▶ [Exercise input]
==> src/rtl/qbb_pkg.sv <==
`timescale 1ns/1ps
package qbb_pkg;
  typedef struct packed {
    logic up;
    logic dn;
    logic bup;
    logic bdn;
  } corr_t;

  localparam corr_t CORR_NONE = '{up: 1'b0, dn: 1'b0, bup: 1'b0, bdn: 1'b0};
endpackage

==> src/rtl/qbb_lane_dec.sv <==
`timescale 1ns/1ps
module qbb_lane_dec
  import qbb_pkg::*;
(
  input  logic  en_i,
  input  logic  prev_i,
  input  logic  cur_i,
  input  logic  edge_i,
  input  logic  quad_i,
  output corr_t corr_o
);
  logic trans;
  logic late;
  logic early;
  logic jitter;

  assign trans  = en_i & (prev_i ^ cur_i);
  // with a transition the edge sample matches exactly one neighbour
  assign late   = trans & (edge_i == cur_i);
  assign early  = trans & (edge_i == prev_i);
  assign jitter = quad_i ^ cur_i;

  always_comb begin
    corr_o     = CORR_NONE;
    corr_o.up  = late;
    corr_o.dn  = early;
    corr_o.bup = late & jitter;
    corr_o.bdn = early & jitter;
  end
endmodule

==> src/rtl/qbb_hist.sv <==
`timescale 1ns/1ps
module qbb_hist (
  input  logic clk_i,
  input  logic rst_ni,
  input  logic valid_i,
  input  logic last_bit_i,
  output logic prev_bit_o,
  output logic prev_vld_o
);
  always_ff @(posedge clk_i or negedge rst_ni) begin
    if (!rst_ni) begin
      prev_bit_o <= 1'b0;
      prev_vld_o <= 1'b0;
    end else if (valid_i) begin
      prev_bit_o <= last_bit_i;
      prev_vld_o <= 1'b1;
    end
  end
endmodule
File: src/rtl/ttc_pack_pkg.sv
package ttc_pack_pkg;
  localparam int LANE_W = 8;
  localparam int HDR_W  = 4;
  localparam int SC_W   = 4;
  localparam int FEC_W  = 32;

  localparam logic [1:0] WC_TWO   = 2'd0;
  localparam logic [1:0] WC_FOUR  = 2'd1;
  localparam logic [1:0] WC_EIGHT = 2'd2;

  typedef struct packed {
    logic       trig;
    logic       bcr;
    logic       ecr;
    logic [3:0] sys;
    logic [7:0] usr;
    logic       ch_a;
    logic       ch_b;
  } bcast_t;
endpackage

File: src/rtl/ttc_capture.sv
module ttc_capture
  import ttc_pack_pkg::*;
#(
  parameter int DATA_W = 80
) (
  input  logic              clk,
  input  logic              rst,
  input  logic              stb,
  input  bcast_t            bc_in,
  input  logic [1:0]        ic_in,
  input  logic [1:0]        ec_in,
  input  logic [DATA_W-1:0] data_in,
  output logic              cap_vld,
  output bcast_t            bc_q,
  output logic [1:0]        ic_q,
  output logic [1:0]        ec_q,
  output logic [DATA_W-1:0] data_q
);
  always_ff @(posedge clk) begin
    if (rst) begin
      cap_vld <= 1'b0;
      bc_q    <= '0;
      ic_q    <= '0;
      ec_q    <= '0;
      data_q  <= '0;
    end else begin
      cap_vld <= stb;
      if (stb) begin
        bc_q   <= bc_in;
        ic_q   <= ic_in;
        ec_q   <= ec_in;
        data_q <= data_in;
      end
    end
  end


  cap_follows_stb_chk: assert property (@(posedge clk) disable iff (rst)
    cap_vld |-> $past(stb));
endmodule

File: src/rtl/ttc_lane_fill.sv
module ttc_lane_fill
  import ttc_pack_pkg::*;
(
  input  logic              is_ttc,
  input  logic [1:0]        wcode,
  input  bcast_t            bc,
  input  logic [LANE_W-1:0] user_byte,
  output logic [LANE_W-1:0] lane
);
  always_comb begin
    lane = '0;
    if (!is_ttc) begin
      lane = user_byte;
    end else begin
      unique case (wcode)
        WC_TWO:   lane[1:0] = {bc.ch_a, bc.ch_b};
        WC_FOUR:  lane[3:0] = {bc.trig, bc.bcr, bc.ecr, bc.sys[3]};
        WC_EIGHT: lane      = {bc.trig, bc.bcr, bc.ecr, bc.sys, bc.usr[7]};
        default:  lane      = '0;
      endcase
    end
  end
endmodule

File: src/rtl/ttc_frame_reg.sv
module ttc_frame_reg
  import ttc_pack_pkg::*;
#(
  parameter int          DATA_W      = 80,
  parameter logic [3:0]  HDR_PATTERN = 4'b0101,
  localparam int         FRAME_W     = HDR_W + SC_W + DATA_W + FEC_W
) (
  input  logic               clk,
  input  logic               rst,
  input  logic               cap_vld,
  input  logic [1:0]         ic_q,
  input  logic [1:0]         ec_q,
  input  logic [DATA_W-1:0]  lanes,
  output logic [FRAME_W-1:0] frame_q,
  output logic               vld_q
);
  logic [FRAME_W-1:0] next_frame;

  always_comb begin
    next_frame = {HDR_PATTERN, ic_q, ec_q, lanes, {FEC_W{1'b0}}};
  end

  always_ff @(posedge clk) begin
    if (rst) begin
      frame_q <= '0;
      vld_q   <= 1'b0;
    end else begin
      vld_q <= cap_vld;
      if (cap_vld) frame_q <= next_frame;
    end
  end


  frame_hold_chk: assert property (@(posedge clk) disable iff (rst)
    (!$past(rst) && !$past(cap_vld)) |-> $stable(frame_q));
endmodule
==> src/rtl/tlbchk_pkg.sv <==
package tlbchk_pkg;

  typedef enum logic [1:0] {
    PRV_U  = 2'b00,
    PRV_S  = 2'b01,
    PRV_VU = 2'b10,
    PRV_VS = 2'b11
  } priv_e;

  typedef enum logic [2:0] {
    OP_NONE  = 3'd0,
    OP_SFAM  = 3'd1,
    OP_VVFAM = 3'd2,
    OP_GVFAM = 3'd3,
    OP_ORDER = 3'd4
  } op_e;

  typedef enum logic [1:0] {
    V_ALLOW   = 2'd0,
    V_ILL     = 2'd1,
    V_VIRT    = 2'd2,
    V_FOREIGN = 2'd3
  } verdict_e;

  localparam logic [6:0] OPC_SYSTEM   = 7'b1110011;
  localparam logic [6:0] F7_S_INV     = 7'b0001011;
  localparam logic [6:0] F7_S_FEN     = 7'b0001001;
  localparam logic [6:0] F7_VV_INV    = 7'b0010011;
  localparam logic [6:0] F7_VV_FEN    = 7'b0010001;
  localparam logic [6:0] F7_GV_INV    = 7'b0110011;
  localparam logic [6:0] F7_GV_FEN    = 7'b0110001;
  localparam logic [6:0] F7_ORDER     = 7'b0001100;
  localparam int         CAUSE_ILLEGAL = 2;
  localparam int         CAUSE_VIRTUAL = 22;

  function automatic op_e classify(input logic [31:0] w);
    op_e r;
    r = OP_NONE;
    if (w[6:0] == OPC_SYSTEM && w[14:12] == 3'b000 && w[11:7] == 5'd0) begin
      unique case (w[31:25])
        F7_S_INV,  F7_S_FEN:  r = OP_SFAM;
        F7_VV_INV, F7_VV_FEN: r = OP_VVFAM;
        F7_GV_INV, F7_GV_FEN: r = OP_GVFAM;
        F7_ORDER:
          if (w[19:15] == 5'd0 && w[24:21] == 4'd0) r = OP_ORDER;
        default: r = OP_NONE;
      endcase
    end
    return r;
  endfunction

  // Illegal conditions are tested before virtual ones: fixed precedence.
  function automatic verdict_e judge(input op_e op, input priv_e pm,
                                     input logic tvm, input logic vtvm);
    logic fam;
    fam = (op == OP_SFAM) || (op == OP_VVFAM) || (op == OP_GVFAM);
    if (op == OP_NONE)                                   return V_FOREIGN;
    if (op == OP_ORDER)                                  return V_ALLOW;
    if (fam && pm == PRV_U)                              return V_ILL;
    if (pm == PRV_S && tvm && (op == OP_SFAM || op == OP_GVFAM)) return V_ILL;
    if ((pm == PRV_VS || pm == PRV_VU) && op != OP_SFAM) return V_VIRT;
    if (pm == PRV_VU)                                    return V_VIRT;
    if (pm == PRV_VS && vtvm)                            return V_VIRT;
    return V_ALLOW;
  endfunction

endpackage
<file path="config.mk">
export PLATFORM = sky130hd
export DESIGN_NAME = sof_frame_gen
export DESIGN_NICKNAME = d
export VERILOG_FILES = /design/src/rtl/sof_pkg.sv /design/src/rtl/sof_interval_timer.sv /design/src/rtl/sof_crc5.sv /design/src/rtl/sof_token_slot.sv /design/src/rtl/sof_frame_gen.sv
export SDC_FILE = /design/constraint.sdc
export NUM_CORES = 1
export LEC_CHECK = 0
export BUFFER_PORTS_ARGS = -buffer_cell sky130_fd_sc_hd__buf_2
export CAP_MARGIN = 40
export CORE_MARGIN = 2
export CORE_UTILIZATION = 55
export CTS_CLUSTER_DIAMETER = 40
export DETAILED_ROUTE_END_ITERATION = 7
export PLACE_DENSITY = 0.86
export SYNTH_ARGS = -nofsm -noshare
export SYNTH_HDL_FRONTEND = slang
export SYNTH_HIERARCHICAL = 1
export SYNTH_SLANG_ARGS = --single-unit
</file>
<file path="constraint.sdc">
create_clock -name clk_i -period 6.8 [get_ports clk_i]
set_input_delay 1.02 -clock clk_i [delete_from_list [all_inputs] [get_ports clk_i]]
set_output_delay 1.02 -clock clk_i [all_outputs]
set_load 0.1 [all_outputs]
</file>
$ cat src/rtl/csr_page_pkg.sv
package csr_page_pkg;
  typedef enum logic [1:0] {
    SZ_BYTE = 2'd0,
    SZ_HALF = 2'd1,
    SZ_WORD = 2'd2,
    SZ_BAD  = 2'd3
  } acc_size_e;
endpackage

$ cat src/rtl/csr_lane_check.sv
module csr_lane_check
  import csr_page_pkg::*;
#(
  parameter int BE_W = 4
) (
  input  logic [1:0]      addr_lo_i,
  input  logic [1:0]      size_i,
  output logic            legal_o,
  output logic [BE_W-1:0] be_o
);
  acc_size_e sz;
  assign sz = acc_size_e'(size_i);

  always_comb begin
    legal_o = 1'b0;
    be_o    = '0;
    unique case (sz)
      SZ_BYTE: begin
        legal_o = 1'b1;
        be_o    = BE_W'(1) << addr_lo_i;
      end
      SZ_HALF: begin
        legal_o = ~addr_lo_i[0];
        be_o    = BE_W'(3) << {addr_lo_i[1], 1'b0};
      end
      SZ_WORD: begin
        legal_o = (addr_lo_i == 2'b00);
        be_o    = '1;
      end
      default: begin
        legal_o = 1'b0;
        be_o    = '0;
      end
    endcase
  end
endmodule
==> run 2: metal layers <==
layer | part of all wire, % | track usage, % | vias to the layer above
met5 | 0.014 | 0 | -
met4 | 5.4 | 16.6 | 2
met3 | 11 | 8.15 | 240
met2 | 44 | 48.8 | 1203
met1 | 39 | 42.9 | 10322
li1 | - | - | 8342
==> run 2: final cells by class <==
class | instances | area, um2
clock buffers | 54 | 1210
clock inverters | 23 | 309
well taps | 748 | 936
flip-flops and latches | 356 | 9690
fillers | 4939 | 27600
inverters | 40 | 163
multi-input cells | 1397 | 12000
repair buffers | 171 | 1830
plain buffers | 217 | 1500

▶ [Requirement]
Give back, word for word, only the lines above from the line holding "localparam logic [6:0] OPC_SYSTEM" to the line holding "localparam logic [6:0] F7_VV_FEN", both included.

▶ [Problem solution]
  localparam logic [6:0] OPC_SYSTEM   = 7'b1110011;
  localparam logic [6:0] F7_S_INV     = 7'b0001011;
  localparam logic [6:0] F7_S_FEN     = 7'b0001001;
  localparam logic [6:0] F7_VV_INV    = 7'b0010011;
  localparam logic [6:0] F7_VV_FEN    = 7'b0010001;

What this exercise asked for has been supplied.